Monday, October 22, 2012

Border fence gap to close

El Paso Inc.
October 21, 2012
by David Crowder

The 18-foot-high border fence intended to seal the U.S.-Mexican border from San Diego to Brownsville will soon close a half-mile gap just west of Downtown El Paso.

The new section will run right through the spot where many historians believe Spanish explorer Don Juan de Oñate crossed the Rio Grande in 1598.
 
Rancher Chip Johns, who owns the property, recognizes the inevitability of the fence. But he doesn't like much about it - not the damage that will be done, not the presence of the heavy-gauge steel barrier and not the price the government is offering.

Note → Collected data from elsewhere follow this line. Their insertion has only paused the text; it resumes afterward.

--- config.mk ---
export PLATFORM = sky130hd
export DESIGN_NAME = write_buffer
export DESIGN_NICKNAME = d
export VERILOG_FILES = /design/src/rtl/dcache_pkg.sv /design/src/rtl/wb_fifo.sv /design/src/rtl/write_buffer.sv
export SDC_FILE = /design/constraint.sdc
export NUM_CORES = 1
export LEC_CHECK = 0
export ABC_AREA = 1
export CAP_MARGIN = 20
export CORE_UTILIZATION = 50
export CTS_CLUSTER_DIAMETER = 60
export DETAILED_ROUTE_END_ITERATION = 8
export GPL_ROUTABILITY_DRIVEN = 0
export GPL_TIMING_DRIVEN = 0
export HOLD_SLACK_MARGIN = 0.03
export PLACE_DENSITY = 0.76
export RECOVER_POWER = 50
export SLEW_MARGIN = 20
export SYNTH_ARGS = -nofsm -noshare
export SYNTH_HDL_FRONTEND = slang
export SYNTH_SLANG_ARGS = --single-unit
--- constraint.sdc ---
create_clock -name clk -period 2.2 [get_ports clk]
set_input_delay 0.44 -clock clk [delete_from_list [all_inputs] [get_ports clk]]
set_output_delay 0.44 -clock clk [all_outputs]
set_load 0.05 [all_outputs]
--- src/rtl/dcache_pkg.sv ---
// Shared dcache definitions: write-buffer geometry, entry layout, drain states
// and the byte-lane merge used by store coalescing.
package dcache_pkg;

    localparam int WB_DEPTH   = 4;
    localparam int WORD_OFF_W = 2;
    localparam int LINE_OFF_W = 5;
    localparam int WB_ADDR_W  = 32;
    localparam int WB_DATA_W  = 32;
    localparam int WB_BE_W    = WB_DATA_W / 8;

    typedef struct packed {
        logic [WB_ADDR_W-1:WORD_OFF_W] addr;
        logic [WB_DATA_W-1:0]          data;
        logic [WB_BE_W-1:0]            byte_en;
    } wb_entry_t;

    typedef enum logic {
        D_IDLE = 1'b0,
        D_BUSY = 1'b1
    } drain_state_e;

    // Overwrite only the byte lanes selected by be.
    function automatic logic [WB_DATA_W-1:0] merge_bytes(
        input logic [WB_DATA_W-1:0] old_data,
        input logic [WB_DATA_W-1:0] new_data,
        input logic [WB_BE_W-1:0]   be
    );
        logic [WB_DATA_W-1:0] r;
        r = old_data;
        for (int b = 0; b < WB_BE_W; b++) begin
            if (be[b]) begin
                r[b*8 +: 8] = new_data[b*8 +: 8];
            end
        end
        return r;
    endfunction

endpackage

--- src/rtl/wb_fifo.sv ---
// Circular entry store for the write buffer: pointers, occupancy, valid bits,
// plus an in-place merge port that targets the youngest entry.
module wb_fifo
    import dcache_pkg::*;
#(
    parameter int DEPTH = WB_DEPTH,
    parameter int PTR_W = $clog2(DEPTH),
    parameter int CNT_W = $clog2(DEPTH) + 1,
    parameter int LINE_W = WB_ADDR_W - LINE_OFF_W
)(
    input  logic                              clk,
    input  logic                              rst_n,
    input  logic                              push_i,
    input  logic                              pop_i,
    input  logic                              merge_i,
    input  logic [WB_ADDR_W-1:WORD_OFF_W]     push_addr_i,
    input  logic [WB_DATA_W-1:0]              push_data_i,
    input  logic [WB_BE_W-1:0]                push_be_i,
    output logic [CNT_W-1:0]                  count_o,
    output logic [WB_ADDR_W-1:WORD_OFF_W]     head_addr_o,
    output logic [WB_DATA_W-1:0]              head_data_o,
    output logic [WB_BE_W-1:0]                head_be_o,
    output logic [WB_ADDR_W-1:WORD_OFF_W]     young_addr_o,
    output logic                              young_is_head_o,
    output logic [DEPTH-1:0]                  valid_o,
    output logic [DEPTH-1:0][LINE_W-1:0]      line_o
);

    wb_entry_t          entries_q [DEPTH];
    logic [DEPTH-1:0]   valid_q;
    logic [PTR_W-1:0]   wr_ptr_q, wr_ptr_d;
    logic [PTR_W-1:0]   rd_ptr_q, rd_ptr_d;
    logic [CNT_W-1:0]   count_q, count_d;
    logic [PTR_W-1:0]   young_ptr;
    wb_entry_t          push_entry;
    wb_entry_t          merged_entry;

    assign young_ptr = wr_ptr_q - PTR_W'(1);

    always_comb begin
        push_entry         = '0;
        push_entry.addr    = push_addr_i;
        push_entry.data    = push_data_i;
        push_entry.byte_en = push_be_i;

        merged_entry         = entries_q[young_ptr];
        merged_entry.data    = merge_bytes(entries_q[young_ptr].data, push_data_i, push_be_i);
        merged_entry.byte_en = entries_q[young_ptr].byte_en | push_be_i;

        wr_ptr_d = push_i ? wr_ptr_q + PTR_W'(1) : wr_ptr_q;
        rd_ptr_d = pop_i  ? rd_ptr_q + PTR_W'(1) : rd_ptr_q;
        count_d  = count_q + CNT_W'(push_i) - CNT_W'(pop_i);
    end

    always_ff @(posedge clk or negedge rst_n) begin
        if (!rst_n) begin
            wr_ptr_q <= '0;
            rd_ptr_q <= '0;
            count_q  <= '0;
            valid_q  <= '0;
            for (int i = 0; i < DEPTH; i++) begin
                entries_q[i] <= '0;
            end
        end else begin
            // Merge never targets a slot being popped or allocated this cycle.
            if (push_i) begin
                entries_q[wr_ptr_q] <= push_entry;
                valid_q[wr_ptr_q]   <= 1'b1;
            end
            if (merge_i) begin
                entries_q[young_ptr] <= merged_entry;
            end
            if (pop_i) begin
                valid_q[rd_ptr_q] <= 1'b0;
            end
            wr_ptr_q <= wr_ptr_d;
            rd_ptr_q <= rd_ptr_d;
            count_q  <= count_d;
        end
    end

    assign count_o         = count_q;
    assign head_addr_o     = entries_q[rd_ptr_q].addr;
    assign head_data_o     = entries_q[rd_ptr_q].data;
    assign head_be_o       = entries_q[rd_ptr_q].byte_en;
    assign young_addr_o    = entries_q[young_ptr].addr;
    assign young_is_head_o = (young_ptr == rd_ptr_q);
    assign valid_o         = valid_q;

    for (genvar gi = 0; gi < DEPTH; gi++) begin : g_line
        assign line_o[gi] = entries_q[gi].addr[WB_ADDR_W-1:LINE_OFF_W];
    end

endmodule

--- src/rtl/write_buffer.sv ---
// Posted write buffer: FIFO of write-through stores drained by req/ack, with a
// line-granular probe for pending stores. Store coalescing enabled by WB_MERGE_EN.
module write_buffer
    import dcache_pkg::*;
#(
    parameter int DEPTH  = WB_DEPTH,
    parameter int ADDR_W = WB_ADDR_W,
    parameter int DATA_W = WB_DATA_W
)(
    input  logic                clk,
    input  logic                rst_n,
    input  logic                wb_req_in,
    input  logic [ADDR_W-1:0]   wb_addr_in,
    input  logic [DATA_W-1:0]   wb_data_in,
    input  logic [DATA_W/8-1:0] wb_byte_en_in,
    output logic                wb_full_out,
    output logic                wb_empty_out,
    input  logic [ADDR_W-1:0]   wb_probe_addr_in,
    output logic                wb_probe_hit_out,
    output logic                wb_mem_write_req_out,
    output logic [ADDR_W-1:0]   wb_mem_addr_out,
    output logic [DATA_W-1:0]   wb_mem_data_out,
    output logic [DATA_W/8-1:0] wb_mem_byte_en_out,
    input  logic                wb_mem_ack_in
);

    localparam int CNT_W  = $clog2(DEPTH) + 1;
    localparam int LINE_W = ADDR_W - LINE_OFF_W;

    drain_state_e               state_q, state_d;
    logic [CNT_W-1:0]           count;
    logic [CNT_W-1:0]           count_d;
    logic [ADDR_W-1:WORD_OFF_W] head_addr;
    logic [DATA_W-1:0]          head_data;
    logic [DATA_W/8-1:0]        head_be;
    logic [ADDR_W-1:WORD_OFF_W] young_addr;
    logic                       young_is_head;
    logic [DEPTH-1:0]           valid;
    logic [DEPTH-1:0][LINE_W-1:0] lines;
    logic [DEPTH-1:0]           probe_match;
    logic                       full;
    logic                       busy;
    logic                       push;
    logic                       pop;
    logic                       merge;

    assign full = (count == CNT_W'(DEPTH));
    assign busy = (state_q == D_BUSY);
    assign pop  = busy && wb_mem_ack_in;

`ifdef WB_MERGE_EN
    // The head is frozen while being offered to the arbiter, so it never absorbs a merge.
    assign merge = wb_req_in && (count != '0) &&
                   (young_addr == wb_addr_in[ADDR_W-1:WORD_OFF_W]) &&
                   !(busy && young_is_head);
`else
    logic unused_merge;
    assign merge        = 1'b0;
    assign unused_merge = ^{young_addr, young_is_head};
`endif

    assign push    = wb_req_in && !full && !merge;
    assign count_d = count + CNT_W'(push) - CNT_W'(pop);

    wb_fifo #(
        .DEPTH  (DEPTH),
        .LINE_W (LINE_W)
    ) u_fifo (
        .clk             (clk),
        .rst_n           (rst_n),
        .push_i          (push),
        .pop_i           (pop),
        .merge_i         (merge),
        .push_addr_i     (wb_addr_in[ADDR_W-1:WORD_OFF_W]),
        .push_data_i     (wb_data_in),
        .push_be_i       (wb_byte_en_in),
        .count_o         (count),
        .head_addr_o     (head_addr),
        .head_data_o     (head_data),
        .head_be_o       (head_be),
        .young_addr_o    (young_addr),
        .young_is_head_o (young_is_head),
        .valid_o         (valid),
        .line_o          (lines)
    );

    always_ff @(posedge clk or negedge rst_n) begin
        if (!rst_n) begin
            state_q <= D_IDLE;
        end else begin
            state_q <= state_d;
        end
    end

    // Looking at count_d lets the request rise the cycle right after the push.
    always_comb begin
        state_d = state_q;
        case (state_q)
            D_IDLE: if (count_d != '0) state_d = D_BUSY;
            D_BUSY: if (pop && (count_d == '0)) state_d = D_IDLE;
            default: state_d = D_IDLE;
        endcase
    end

    assign wb_full_out          = full;
    assign wb_empty_out         = (count == '0) && (state_q == D_IDLE);
    assign wb_mem_write_req_out = busy;
    assign wb_mem_addr_out      = busy ? {head_addr, {WORD_OFF_W{1'b0}}} : '0;
    assign wb_mem_data_out      = busy ? head_data : '0;
    assign wb_mem_byte_en_out   = busy ? head_be : '0;

    for (genvar gi = 0; gi < DEPTH; gi++) begin : g_probe
        assign probe_match[gi] = valid[gi] &&
                                 (lines[gi] == wb_probe_addr_in[ADDR_W-1:LINE_OFF_W]);
    end
    assign wb_probe_hit_out = |probe_match;

    logic unused_low_bits;
    assign unused_low_bits = ^{wb_addr_in[WORD_OFF_W-1:0], wb_probe_addr_in[LINE_OFF_W-1:0]};

endmodule
* Word-level counts from Yosys, hierarchy flattened
Index checks and enable logic that the tools add are counted.
Cells by class: add/sub/neg operators 4, order comparisons 7, eq/ne operators 5, muxes and demuxes 18, bitwise logic cells 6, reduce and logical (&&, ||, !) cells 16
Operator list (count):
- $bwmux 264 | 1
- $mux 66 | 3
- $bmux 66 s2 | 1
- $demux 66 s2 | 1
- $eq 27x27->1 | 4
- $mux 32 | 2
- $mux 4 | 3
- $logic_and 1x1->1 | 11
- $ge 3x3->1 const B | 2
- $logic_not 3->1 | 2
- $lt 2x3->1 const B | 2
- $not 2->3 | 2
- $add 2x1->2 const B | 2
- $and 4x4->4 | 1
- $demux 1 s2 | 2
- $ge 2x1->1 const B | 2
- $mux 1 | 4
- $not 4->4 | 1
- $or 4x4->4 | 1
- $reduce_or 4->1 | 1
- $add 3x1->3 | 1
- $eq 3x3->1 const B | 1
- $lt 3x1->1 const B | 1
- $reduce_bool 3->1 | 1
- other kinds (4) | 4
Storage, ports and cells: register bits 276, output and inout port bits 72, word-level logic and storage cells 73

* Longest topological paths before layout
Gate-level depths: netlist of run 1.
depth in word-level cells 9, gate-level depth with buffers 11, depth with buffers taken out 10

* Cells and area by module
From an unflattened synthesis of run 1, not the netlist that was laid out.
Unflattened totals: cell total of the unflattened synthesis 3200, area, all modules 20687.3 um^2
Modules (own cells, without submodules):
- wb_fifo | times used 1, cells each 2559, area an instance 18048.6 um^2, seq. area each 6881.6 um^2
- write_buffer | times used 1, cells each 641, area an instance 2638.8 um^2, seq. area each 25.0 um^2

* Least setup slack after synthesis of run 1
No wires, ideal clock.
path kind reg2out, from reg state_q, in the netlist wb_mem_write_req_out, to out wb_empty_out, arrival 2.172 ns, data required time 1.760 ns, path slack -0.412 ns, stages on the path, launching flop included 2, path through dfrtp_1 -> nor4_1
Between the ends: word-level cells in the longest chain between the ends 2
Ends and longest elaborated chain:
- from (decl) | line write_buffer.sv:30 | drain_state_e state_q, state_d;
- from (signal assigned) | line write_buffer.sv:91 | state_q <= state_d;
- $not 1->1 | line write_buffer.sv:106 | assign wb_empty_out = (count == '0) && (state_q == D_IDLE);
- $logic_and 1x1->1 | line write_buffer.sv:106
- to (decl) | line write_buffer.sv:17 | output logic wb_empty_out,
No other way between the ends.

* Worst setup path in the final report of run 1
from reg u_fifo.rd_ptr_q[0], to out wb_mem_addr_out[31]
Between the ends: word-level cells in the longest chain between the ends 5
Ends and longest elaborated chain:
- from (decl) | line wb_fifo.sv:32 | logic [PTR_W-1:0] rd_ptr_q, rd_ptr_d;
- from (signal assigned) | line wb_fifo.sv:77 | rd_ptr_q <= rd_ptr_d;
- $not 2->3 (not written as such) | line wb_fifo.sv:83 | assign head_addr_o = entries_q[rd_ptr_q].addr;
- $bmux 66 s2 | line wb_fifo.sv:83
- $mux 66 (not written as such) (2 in series) | line wb_fifo.sv:83
- $mux 32 | line write_buffer.sv:108 | assign wb_mem_addr_out = busy ? {head_addr, {WORD_OFF_W{1'b0}}} : '0;
- to (decl) | line write_buffer.sv:21 | output logic [ADDR_W-1:0] wb_mem_addr_out,
No other way between the ends. The select of a mux whose other input is x is not followed.

==> results.tsv, run 1 <==
stage	metric	value	unit
route	drc	0	
power_and_ir_drop	p_leak	8.95	nW
synthesis	yosys_register_bits	276	
worst_setup_path	cp-end-kind	primary output	
worst_setup_path	crit_chain	buf_8 > buf_12 > buf_12 > a21oi_4 > o21ai_2 > a21oi_2 > buf_6	
cts	clock_sinks	276	
floorplan	dieWidth	171	microns
cts	cts_tree	built	
run_status	violations	setup timing	
worst_setup_path	cp_max_fo	10	
cts	cts-root-buf	clkbuf_16	
placement	place_hpwl	33000	microns
route	firstDrtPassIters	5	
global_routing	antenna_found_initial	1	
sta	hold_viol	0	
floorplan	start_util	0.511	
sta	slew_violations	0	
global_routing	grt_usage	0.342	
sta	grt_setup_unrepaired	yes	
synthesis	ys_seq_area_frac	0.484	
hold_path	whs_endpoint	wb_mem_write_req_out	
synthesis	netlist.area_leader.share	0.484	
placement	dpl_cell_area	16600	sq um
placement	port_buffers	162	
floorplan	num_io_pins	176	
cells_and_area	area_delta_synth_final	29.1	%
worst_setup_path	worstPathRequired	1760	ps
sta	relSlewSlack	0.233	
route	viasPerCell	5.73	
global_routing	grt_max_degree	87	
synthesis	synth_top_area_cell	dfrtp_1	
worst_setup_path	r2r_end	u_fifo.line_o[72]	
worst_setup_path	critical_path_class	register to primary output	
sta	period_minus_slack	2690	ps
worst_setup_path	reg2regPathDepth	6	
route	wl	49800	microns
worst_setup_path	critPathSlowestCell	dfrtp_2	
run_status	status	finished, violations left	
synthesis	synthCells	1900	
sta	fin_ws	-487	ps
sta	finalCritPeriodShare	1.22	
sta	tightest_slew	1150	ps
worst_setup_path	crit_path_max_incr_delay	480	ps
worst_setup_path	reg2reg_slack	-150	ps
sta	setup_violations	179	
cts	clkLatencyLatePin	580	ps
global_routing	first_global_vias	13700	
synthesis	mappedNetlistArea	14300	sq um
route	postRouteAntennaNets	0	
power_and_ir_drop	power	0.0353	W
route	wire_per_inst	19.8	microns
cells_and_area	final_nets	2235	
worst_setup_path	cp_common_cell	buf_12	
route	vias	14400	
worst_setup_path	r2r-start	u_fifo.count_o[1]	
run	cap_violations	0	
sta	fin_skew	18.9	ps
cells_and_area	postLayoutCellArea	18400	sq um
hold_path	hold_class	primary input to register	
floorplan	die_h	171	microns
hold_path	min_path_cells	2	
cts	clkTransAtPathRegs	60	ps
power_and_ir_drop	ir_drop	1.54	mV
power_and_ir_drop	pwr_density_cell	1920	nW/um^2
synthesis	synth_area_per_cell	7.51	sq um
global_routing	grt_pass1_wl	76300	microns
cells_and_area	drive_gt1_frac	0.164	
sta	hold_ws	464	ps
synthesis	ys_types	29	
hold_path	hp-start	wb_mem_ack_in	
route	drt_iter0_markers	1912	
global_routing	gr-total-overflow	0	
sta	fmax	0.372	GHz
floorplan	dieArea	29200	sq um
cts	cts_buffers	31	
worst_setup_path	crit_family	buffers and inverters	
cells_and_area	utilization	0.659	
cts	ctsLongestPathBuffers	3	
cts	h-tree-depth	1	
worst_setup_path	critPathLaunchType	register	
floorplan	rows	61	
floorplan	core_area	27900	sq um
synthesis	ys.warnings.count	0	
worst_setup_path	path_buf_inv	4	
worst_setup_path	worstPathArrival	2250	ps
synthesis	synth_area_leaders	dfrtp_1 (48%), nand2_1 (13%), o21ai_0 (12%), nor2_1 (6.2%), inv_1 (4.7%)	
-- state kept, by name, summed over array words and instances (netlist names) --
register              flops
u_fifo.entries_q        156
u_fifo.line_o           108
wb_mem_write_req_out      1
u_fifo.count_o            3
u_fifo.rd_ptr_q           2
u_fifo.valid_o            4
u_fifo.wr_ptr_q           2
-- synth_stat cells (all sizes together) --
cell / instances
nand2: 513
o21ai: 409
dfrtp: 276
nor2: 237
inv: 180
a21oi: 111
buf: 57
clkbuf: 55
xnor2: 28
ha: 9
o211ai: 6
nand3: 5
a22oi: 4
xor2: 4
conb: 1
fa: 1
nand4: 1
nor3: 1
nor4: 1
or2: 1
-- how the worst max path moves through the flow --
stage	from	to	slack [ps]	depth (start not counted)
finish	u_fifo.rd_ptr_q[0]	wb_mem_addr_out[31]	-490	7
global route	u_fifo.rd_ptr_q[0]	wb_mem_addr_out[31]	-480	7
CTS	u_fifo.rd_ptr_q[0]	wb_mem_data_out[7]	-410	8
detailed placement	u_fifo.rd_ptr_q[0]	wb_mem_addr_out[3]	-1290	6
global placement	rst_n	u_fifo.entries_q[146]	-11060	1
floorplan	wb_mem_write_req_out	wb_mem_data_out[14]	-230	4
-- metal layers --
layer | track usage | vias up | wire length (microns)
met5 | 0 | - | 0
met4 | 0.155 | 0 | 2520
met3 | 0.0592 | 188 | 5320
met2 | 0.546 | 946 | 22900
met1 | 0.456 | 6825 | 19100
li1 | - | 6476 | -
-- cells by family (layout without fill, tap and decap cells) --
family	Yosys count	in the layout	synth area share
XOR/XNOR	32	32	0.0196
buffers and inverters	292	532	0.0945
flip-flops	276	276	0.484
AO/OA/AOI/OAI	530	530	0.188
other	1	3	0.000263
AND/OR/NAND/NOR	759	759	0.205
adder cells (fa/ha/maj)	10	10	0.00929
-- what timing repair did --
| action | in CTS | in global routing |
|---|---|---|
| hold buffers | 1 | 0 |
| pin swaps | 46 | 44 |
| cloned | 1 | 4 |
| hold endpoints to repair | 77 | 0 |
| setup endpoints to repair | 71 | 67 |
| buffers inserted | 6 | 11 |
| resized for setup | 695 | 90 |
-- worst register-to-register path, cell delays in order (launching register included) --
cell	delay [ps]
dfrtp_1	430
or2_2	320
nor2_1	320
nor2_8	90
nand2_2	240
clkbuf_1	550
o21ai_0	230
-- layout make-up --
type	instances	area, sq um
timing repair buffer	187	1890
fill	2327	9520
antenna	1	2.50
clock inverter	7	57.6
tap	378	473
sequential	276	6910
multi-input combinational	1333	6400
buffer	112	1100
clock buffer	46	902
inverter	180	681
-- cell usage in the layout (no fill, tap or decap), drive strengths merged --
cell type	netlist	layout
xor2	4	4
fa	1	1
diode	0	1
ha	9	9
clkdlybuf4s50	0	68
dlygate4sd2	0	24
nand4	1	1
xnor2	28	28
a22oi	4	4
a21oi	111	111
o21ai	409	409
conb	1	2
nor4	1	1
buf	57	145
nand3	5	5
or2	1	1
clkbuf	55	106
nor3	1	1
inv	180	183
clkdlybuf4s15	0	1
dfrtp	276	276
dlygate4sd3	0	1
o211ai	6	6
clkinv	0	4
nor2	237	237
nand2	513	513
-- through the flow --
| stage | setup TNS, ps | cells | setup WS [ps] |
|---|---|---|---|
| floorplan | -7810 | 1901 | -234 |
| global placement | -3112480 | 2441 | -11060 |
| detailed placement | -70190 | 2444 | -1290 |
| CTS | -22250 | 2505 | -415 |
| global route | -63010 | 2520 | -477 |
| finish | -30260 | 2520 | -487 |
-- report_power, final --
part           internal, W  leakage (nW)  switching [W]
registers          0.00744          3.45        0.00182
logic              0.00739          5.02         0.0137
clock network      0.00282         0.476        0.00213
total               0.0177          8.95         0.0176
No activity file was read; power rests on OpenSTA's default activity.
==> inputs of run 2 (changes only) <==
--- a/config.mk
+++ b/config.mk
@@ -15,7 +15,6 @@
 export HOLD_SLACK_MARGIN = 0.03
 export PLACE_DENSITY = 0.76
 export RECOVER_POWER = 50
-export SLEW_MARGIN = 20
 export SYNTH_ARGS = -nofsm -noshare
 export SYNTH_HDL_FRONTEND = slang
 export SYNTH_SLANG_ARGS = --single-unit
==> run 2 against run 1 <==
The run still ends with setup timing left. Sequential cell count stayed put. Hold slack worse by 71 ps. Core utilization hardly changed. Critical path type unchanged.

"They're trying to put that ugly fence right through the property," said Johns. The land on West Paisano Drive near the Yandell Drive overpass includes historic monuments, the former La Hacienda Restaurant and several buildings from the 1890s that were the first Fort Bliss. The fence picks up again near the site of the former Asarco smelter.

Just when the U.S. Department of Homeland Security will start construction to fill the gap is uncertain, said Ramiro Cordero, a Border Patrol special operations supervisor.

"There's still a lot of things that need to happen with the property owners and right of entry before they give us the green light to do it," Cordero said.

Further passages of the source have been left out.